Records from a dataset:
- Opening Delimiter -
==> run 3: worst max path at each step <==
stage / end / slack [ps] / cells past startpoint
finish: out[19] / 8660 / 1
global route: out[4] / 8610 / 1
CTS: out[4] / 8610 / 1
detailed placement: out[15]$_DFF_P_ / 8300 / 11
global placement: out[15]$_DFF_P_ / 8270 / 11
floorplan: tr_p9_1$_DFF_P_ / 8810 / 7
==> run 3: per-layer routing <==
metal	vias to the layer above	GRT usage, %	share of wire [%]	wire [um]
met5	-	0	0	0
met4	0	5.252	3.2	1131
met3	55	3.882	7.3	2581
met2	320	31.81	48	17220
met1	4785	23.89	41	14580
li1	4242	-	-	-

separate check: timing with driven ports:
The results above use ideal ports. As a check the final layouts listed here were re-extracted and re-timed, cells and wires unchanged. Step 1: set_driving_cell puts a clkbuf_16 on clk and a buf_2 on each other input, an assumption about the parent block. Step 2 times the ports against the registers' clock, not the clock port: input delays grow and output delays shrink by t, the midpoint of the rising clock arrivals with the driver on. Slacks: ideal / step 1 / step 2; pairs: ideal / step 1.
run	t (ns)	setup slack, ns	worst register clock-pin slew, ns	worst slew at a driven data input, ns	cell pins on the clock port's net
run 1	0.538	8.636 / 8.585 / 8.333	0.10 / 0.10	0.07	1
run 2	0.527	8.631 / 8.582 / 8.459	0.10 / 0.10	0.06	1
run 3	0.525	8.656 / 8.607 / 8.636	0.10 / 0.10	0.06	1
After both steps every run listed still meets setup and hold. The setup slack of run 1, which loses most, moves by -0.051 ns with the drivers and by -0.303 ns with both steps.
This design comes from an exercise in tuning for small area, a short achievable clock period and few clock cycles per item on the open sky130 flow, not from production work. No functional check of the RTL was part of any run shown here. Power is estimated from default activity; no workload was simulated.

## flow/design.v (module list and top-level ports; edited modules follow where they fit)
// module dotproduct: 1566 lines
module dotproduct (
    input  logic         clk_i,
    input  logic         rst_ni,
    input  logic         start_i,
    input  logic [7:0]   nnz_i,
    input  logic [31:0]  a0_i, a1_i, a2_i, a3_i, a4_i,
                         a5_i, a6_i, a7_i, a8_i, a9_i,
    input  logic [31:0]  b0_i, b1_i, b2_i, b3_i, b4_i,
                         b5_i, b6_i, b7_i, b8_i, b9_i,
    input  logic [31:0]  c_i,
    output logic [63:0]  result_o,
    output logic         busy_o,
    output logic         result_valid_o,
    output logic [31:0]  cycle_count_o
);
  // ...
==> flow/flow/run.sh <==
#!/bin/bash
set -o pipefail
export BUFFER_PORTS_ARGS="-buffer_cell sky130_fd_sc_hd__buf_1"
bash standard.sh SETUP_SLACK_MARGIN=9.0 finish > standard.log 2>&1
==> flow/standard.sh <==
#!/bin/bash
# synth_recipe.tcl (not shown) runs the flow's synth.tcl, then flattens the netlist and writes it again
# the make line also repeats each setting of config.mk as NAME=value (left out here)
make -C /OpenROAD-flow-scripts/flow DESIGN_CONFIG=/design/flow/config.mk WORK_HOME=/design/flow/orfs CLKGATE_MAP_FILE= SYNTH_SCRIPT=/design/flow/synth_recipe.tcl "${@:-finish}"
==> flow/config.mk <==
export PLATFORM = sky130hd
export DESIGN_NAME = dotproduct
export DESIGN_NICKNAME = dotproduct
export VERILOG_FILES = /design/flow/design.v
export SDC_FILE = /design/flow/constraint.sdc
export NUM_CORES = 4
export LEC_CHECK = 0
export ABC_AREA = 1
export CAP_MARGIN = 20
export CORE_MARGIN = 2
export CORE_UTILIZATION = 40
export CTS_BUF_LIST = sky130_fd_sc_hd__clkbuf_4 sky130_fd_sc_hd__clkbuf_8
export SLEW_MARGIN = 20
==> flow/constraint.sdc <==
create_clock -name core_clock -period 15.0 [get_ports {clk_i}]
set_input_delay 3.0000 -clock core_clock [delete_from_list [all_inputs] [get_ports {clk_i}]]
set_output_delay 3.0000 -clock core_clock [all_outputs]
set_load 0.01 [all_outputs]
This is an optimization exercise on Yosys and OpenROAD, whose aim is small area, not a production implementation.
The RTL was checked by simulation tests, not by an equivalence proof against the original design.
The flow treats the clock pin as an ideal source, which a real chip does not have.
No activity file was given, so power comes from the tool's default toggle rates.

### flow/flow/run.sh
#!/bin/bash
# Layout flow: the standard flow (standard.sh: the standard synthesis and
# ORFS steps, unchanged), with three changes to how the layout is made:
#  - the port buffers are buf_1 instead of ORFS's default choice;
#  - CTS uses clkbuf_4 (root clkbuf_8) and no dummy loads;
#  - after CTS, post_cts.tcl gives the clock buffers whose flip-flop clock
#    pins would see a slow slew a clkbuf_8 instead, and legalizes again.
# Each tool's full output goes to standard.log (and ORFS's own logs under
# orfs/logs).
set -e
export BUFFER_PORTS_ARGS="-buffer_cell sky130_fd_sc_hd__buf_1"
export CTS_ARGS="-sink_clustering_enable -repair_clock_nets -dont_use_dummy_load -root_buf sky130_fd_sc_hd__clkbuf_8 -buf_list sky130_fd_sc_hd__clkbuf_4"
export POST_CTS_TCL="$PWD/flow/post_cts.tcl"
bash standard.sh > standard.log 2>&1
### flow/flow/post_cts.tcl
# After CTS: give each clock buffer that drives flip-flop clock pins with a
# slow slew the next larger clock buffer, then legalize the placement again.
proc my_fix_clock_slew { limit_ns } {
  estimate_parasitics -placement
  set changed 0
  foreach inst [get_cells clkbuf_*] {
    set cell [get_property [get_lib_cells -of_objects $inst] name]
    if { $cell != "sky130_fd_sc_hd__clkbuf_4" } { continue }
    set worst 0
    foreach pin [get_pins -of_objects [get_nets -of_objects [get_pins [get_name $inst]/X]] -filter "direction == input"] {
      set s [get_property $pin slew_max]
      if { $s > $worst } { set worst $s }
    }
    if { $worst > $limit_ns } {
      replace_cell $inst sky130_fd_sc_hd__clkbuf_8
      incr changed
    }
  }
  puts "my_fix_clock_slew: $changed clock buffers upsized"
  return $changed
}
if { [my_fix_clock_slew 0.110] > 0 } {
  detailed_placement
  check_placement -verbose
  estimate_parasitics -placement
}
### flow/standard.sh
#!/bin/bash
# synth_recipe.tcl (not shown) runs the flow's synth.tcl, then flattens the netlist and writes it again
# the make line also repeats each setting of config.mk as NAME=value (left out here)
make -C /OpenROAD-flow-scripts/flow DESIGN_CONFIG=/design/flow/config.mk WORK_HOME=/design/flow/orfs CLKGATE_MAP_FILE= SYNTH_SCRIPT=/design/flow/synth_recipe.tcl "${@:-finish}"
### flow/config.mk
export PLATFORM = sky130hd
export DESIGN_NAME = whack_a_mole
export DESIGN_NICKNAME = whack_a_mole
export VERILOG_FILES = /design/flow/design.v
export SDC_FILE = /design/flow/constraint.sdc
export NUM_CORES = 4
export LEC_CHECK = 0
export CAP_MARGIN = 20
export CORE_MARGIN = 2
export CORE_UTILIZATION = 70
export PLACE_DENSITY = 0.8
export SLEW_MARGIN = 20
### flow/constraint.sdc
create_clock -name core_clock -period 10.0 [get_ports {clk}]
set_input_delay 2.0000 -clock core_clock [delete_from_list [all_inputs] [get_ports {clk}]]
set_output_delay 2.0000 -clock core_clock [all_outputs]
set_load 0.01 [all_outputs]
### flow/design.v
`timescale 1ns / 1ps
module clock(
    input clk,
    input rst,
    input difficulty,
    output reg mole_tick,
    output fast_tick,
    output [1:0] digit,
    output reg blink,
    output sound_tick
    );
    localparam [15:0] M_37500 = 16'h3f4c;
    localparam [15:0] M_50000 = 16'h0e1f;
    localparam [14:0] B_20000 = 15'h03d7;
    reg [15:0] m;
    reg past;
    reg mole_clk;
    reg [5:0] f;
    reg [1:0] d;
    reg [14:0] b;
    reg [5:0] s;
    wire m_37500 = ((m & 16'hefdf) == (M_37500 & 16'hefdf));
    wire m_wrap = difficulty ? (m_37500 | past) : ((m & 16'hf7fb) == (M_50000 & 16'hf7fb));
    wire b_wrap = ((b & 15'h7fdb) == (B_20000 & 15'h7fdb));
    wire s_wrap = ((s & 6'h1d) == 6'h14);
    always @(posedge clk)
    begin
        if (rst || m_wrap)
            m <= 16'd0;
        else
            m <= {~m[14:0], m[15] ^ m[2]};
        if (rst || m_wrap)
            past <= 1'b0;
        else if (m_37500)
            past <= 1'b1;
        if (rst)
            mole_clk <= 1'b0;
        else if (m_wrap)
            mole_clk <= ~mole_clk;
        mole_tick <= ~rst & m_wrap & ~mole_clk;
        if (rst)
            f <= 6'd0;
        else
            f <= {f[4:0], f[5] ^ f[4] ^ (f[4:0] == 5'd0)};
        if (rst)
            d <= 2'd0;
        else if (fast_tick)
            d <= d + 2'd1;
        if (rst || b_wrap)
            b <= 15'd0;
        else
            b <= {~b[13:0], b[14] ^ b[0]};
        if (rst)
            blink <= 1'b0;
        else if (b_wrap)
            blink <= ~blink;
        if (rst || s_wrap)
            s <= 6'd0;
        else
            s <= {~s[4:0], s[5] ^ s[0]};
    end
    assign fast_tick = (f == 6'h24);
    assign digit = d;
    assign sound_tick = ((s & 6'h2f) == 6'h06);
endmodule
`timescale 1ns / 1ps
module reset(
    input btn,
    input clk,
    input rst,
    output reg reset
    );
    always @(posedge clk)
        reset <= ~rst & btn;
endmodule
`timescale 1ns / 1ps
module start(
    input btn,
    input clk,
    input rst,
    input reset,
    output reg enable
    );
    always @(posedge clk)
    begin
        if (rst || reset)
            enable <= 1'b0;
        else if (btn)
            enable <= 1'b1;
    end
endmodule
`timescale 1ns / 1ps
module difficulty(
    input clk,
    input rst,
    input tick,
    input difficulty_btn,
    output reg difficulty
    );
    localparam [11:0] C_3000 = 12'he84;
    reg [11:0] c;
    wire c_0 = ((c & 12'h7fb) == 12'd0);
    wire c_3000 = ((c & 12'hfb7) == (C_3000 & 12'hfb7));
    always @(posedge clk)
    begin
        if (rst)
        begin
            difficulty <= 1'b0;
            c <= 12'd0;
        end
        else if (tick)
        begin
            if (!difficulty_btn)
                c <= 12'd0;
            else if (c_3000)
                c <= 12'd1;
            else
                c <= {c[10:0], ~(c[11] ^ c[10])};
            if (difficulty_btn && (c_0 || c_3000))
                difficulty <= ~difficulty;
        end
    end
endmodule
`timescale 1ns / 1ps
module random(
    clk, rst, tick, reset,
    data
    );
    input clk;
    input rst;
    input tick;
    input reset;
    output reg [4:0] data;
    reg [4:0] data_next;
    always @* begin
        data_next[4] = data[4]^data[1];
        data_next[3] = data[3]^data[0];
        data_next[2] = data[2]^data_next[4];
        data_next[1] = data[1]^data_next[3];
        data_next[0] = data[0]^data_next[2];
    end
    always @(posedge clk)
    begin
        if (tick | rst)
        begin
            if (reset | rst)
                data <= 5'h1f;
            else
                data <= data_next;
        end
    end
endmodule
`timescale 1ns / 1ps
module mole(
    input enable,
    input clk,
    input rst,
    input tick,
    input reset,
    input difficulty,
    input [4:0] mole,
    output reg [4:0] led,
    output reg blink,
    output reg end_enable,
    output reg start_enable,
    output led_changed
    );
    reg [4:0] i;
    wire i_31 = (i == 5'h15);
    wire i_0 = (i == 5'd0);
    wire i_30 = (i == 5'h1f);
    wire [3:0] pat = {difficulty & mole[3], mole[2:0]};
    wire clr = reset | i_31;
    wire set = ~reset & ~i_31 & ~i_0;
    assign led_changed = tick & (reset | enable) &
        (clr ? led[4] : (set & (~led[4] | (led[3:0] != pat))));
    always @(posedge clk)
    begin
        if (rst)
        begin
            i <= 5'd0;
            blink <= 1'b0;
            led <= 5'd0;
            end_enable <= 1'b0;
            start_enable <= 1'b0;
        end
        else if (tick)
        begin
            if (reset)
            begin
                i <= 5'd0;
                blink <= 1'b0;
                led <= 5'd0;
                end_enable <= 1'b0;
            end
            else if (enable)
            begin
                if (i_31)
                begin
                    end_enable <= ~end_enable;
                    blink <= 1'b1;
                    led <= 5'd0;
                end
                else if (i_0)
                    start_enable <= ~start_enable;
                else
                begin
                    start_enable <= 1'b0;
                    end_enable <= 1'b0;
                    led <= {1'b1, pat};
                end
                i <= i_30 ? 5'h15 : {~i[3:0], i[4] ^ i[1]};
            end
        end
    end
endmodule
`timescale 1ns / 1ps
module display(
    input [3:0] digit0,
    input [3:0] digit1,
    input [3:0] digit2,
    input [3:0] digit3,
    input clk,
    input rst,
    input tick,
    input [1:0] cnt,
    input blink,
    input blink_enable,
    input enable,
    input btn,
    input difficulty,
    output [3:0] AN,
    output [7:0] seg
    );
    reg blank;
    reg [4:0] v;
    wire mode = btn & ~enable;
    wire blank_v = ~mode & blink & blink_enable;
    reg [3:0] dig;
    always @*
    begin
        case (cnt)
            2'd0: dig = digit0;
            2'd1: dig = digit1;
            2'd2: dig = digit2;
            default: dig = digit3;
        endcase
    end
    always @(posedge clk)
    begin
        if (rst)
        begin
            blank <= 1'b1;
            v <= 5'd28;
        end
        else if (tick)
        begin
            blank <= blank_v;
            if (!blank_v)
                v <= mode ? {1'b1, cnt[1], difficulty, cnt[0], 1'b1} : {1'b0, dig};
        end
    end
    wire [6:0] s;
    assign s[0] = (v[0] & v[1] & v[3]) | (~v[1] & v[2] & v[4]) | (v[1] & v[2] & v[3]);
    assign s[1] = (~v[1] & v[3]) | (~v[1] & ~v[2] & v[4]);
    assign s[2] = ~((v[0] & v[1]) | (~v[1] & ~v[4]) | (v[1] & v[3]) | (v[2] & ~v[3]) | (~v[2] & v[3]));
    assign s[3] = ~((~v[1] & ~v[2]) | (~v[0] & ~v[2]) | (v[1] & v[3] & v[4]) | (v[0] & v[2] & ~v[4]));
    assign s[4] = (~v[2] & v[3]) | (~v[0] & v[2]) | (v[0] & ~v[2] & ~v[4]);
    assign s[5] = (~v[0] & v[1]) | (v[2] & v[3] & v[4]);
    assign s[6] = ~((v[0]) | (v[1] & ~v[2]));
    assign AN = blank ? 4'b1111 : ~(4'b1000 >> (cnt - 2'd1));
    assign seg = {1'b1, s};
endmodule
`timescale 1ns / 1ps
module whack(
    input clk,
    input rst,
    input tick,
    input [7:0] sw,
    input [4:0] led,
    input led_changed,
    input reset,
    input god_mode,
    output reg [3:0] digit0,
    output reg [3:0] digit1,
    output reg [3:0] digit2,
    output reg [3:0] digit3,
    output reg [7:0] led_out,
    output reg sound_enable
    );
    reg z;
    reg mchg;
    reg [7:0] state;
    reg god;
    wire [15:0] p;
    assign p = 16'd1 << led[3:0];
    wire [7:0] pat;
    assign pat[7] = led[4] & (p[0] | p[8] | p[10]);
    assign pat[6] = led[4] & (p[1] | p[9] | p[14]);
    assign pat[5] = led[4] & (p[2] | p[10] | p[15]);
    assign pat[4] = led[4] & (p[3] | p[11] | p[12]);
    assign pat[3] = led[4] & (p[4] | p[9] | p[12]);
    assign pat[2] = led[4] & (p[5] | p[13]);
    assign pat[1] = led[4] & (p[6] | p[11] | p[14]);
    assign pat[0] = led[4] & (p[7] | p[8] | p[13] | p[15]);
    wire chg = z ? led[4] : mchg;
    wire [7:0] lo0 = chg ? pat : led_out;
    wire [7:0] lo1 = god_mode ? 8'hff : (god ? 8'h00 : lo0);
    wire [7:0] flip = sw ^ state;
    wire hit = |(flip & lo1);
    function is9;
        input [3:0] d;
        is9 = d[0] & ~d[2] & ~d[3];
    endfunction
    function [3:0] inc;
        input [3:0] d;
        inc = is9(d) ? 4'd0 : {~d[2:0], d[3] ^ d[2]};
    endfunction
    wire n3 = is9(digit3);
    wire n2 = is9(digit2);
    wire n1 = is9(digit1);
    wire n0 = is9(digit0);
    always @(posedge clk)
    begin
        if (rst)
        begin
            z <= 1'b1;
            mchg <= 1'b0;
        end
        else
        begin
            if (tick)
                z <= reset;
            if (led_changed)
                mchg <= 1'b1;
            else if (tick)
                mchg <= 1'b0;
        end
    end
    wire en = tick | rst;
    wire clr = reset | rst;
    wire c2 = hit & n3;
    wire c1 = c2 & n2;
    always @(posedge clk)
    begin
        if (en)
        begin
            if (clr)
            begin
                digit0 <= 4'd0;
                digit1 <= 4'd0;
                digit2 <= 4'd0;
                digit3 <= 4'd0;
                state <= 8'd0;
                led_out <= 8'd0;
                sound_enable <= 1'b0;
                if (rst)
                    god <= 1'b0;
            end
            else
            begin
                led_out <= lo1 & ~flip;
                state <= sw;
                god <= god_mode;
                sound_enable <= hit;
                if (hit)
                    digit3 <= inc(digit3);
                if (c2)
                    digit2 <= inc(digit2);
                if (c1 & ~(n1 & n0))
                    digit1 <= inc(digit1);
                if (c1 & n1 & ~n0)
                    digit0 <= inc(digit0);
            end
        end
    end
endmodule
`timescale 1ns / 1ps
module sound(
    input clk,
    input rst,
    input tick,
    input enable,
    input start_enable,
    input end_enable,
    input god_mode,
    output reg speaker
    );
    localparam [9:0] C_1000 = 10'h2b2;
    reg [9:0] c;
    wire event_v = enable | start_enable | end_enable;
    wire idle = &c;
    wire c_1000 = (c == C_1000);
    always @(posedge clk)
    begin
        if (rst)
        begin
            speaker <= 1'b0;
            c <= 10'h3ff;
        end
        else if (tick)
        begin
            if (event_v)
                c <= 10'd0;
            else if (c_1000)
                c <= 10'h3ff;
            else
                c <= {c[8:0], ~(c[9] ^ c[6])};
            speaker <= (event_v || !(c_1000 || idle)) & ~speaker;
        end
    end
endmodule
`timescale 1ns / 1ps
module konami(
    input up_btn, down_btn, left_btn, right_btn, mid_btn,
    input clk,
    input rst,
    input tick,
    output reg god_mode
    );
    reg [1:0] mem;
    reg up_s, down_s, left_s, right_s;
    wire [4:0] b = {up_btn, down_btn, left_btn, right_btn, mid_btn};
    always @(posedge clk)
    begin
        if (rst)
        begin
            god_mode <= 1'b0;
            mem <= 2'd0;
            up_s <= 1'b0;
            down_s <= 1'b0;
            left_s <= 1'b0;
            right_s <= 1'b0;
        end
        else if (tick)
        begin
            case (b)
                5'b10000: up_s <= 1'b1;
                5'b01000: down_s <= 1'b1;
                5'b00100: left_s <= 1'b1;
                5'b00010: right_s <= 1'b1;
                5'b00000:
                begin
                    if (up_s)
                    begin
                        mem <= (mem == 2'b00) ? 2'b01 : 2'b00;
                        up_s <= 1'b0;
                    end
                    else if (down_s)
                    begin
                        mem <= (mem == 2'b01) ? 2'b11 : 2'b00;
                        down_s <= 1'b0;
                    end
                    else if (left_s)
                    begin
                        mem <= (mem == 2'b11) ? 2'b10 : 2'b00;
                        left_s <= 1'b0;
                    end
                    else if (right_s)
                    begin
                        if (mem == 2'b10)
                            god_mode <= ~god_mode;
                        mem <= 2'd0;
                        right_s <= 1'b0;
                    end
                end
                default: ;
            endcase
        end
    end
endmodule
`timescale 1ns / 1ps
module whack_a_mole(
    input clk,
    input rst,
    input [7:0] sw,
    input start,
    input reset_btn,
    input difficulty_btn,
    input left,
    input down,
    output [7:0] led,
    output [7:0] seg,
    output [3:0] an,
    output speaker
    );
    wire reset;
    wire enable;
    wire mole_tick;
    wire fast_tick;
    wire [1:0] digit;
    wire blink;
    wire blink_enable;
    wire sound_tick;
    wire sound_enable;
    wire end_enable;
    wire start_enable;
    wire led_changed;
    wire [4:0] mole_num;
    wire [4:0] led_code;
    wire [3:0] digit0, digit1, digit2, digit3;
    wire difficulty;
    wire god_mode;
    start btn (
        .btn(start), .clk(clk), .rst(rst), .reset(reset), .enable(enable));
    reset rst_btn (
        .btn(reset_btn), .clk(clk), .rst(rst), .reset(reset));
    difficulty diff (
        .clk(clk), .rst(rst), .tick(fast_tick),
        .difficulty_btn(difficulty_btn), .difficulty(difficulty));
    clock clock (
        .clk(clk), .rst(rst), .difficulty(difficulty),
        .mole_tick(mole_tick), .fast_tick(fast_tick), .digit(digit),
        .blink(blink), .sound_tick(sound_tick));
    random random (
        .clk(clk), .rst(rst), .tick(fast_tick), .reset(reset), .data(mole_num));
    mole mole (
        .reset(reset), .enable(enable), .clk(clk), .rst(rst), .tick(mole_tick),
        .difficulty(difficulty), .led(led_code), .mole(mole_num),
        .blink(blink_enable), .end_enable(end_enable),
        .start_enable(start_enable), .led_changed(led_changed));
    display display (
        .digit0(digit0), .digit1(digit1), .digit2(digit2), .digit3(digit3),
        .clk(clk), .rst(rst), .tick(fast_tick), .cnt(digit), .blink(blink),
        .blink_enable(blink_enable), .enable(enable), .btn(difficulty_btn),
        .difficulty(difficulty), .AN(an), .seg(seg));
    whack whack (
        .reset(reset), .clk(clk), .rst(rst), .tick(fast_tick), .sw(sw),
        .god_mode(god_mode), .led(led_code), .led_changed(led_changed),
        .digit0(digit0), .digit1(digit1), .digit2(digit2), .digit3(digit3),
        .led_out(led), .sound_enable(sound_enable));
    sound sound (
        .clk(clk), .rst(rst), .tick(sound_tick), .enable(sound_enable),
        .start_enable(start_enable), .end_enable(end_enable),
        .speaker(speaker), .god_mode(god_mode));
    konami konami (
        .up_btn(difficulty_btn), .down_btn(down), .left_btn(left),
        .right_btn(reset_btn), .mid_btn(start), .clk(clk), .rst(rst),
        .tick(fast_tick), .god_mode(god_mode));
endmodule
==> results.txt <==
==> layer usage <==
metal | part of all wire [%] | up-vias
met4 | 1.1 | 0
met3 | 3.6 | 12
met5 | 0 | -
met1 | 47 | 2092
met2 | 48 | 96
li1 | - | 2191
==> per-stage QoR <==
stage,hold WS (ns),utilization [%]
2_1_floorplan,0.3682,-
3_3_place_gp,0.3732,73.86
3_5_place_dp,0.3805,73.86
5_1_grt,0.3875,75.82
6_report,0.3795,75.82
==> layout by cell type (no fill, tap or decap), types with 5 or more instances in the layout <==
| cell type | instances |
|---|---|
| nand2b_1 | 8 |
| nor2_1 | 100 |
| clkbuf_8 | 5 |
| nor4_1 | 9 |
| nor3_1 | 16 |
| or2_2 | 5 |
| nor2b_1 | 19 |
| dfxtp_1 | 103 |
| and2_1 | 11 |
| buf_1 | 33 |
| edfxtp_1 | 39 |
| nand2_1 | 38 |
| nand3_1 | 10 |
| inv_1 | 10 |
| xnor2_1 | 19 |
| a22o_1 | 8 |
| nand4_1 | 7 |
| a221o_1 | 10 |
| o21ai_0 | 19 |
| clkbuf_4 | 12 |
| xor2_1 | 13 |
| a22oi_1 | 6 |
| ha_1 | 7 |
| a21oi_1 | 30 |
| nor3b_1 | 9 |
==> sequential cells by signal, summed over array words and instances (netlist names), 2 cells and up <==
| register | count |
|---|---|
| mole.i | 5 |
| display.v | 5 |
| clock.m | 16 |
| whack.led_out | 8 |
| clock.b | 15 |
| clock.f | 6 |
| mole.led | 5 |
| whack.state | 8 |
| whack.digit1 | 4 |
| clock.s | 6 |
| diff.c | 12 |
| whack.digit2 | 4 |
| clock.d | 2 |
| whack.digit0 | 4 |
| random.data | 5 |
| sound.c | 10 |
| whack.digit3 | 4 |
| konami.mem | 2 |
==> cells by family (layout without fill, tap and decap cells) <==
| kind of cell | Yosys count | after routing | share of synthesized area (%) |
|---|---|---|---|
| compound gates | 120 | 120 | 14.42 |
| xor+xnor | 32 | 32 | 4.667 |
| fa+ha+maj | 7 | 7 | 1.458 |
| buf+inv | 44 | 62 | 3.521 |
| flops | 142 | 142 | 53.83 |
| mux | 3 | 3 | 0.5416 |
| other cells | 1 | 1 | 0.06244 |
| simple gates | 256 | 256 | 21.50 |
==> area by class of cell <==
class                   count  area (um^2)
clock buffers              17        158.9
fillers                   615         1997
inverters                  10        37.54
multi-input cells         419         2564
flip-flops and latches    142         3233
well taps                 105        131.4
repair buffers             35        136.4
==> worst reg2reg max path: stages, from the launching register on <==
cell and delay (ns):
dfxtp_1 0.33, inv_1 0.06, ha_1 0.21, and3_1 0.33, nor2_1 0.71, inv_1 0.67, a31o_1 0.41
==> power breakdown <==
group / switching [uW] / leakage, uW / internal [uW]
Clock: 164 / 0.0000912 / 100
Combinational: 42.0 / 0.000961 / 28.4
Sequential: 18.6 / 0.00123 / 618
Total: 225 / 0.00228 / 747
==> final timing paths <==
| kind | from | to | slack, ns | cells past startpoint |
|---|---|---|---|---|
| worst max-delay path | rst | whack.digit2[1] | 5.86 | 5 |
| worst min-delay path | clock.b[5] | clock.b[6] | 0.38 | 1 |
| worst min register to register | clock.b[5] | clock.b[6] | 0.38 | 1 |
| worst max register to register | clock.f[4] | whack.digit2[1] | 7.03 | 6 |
- Closing Delimiter -
Every line in the records that holds the word "flops" should be copied into the answer.

▶ **ANSWER TO THIS PROBLEM**
| flops | 142 | 142 | 53.83 |
flip-flops and latches    142         3233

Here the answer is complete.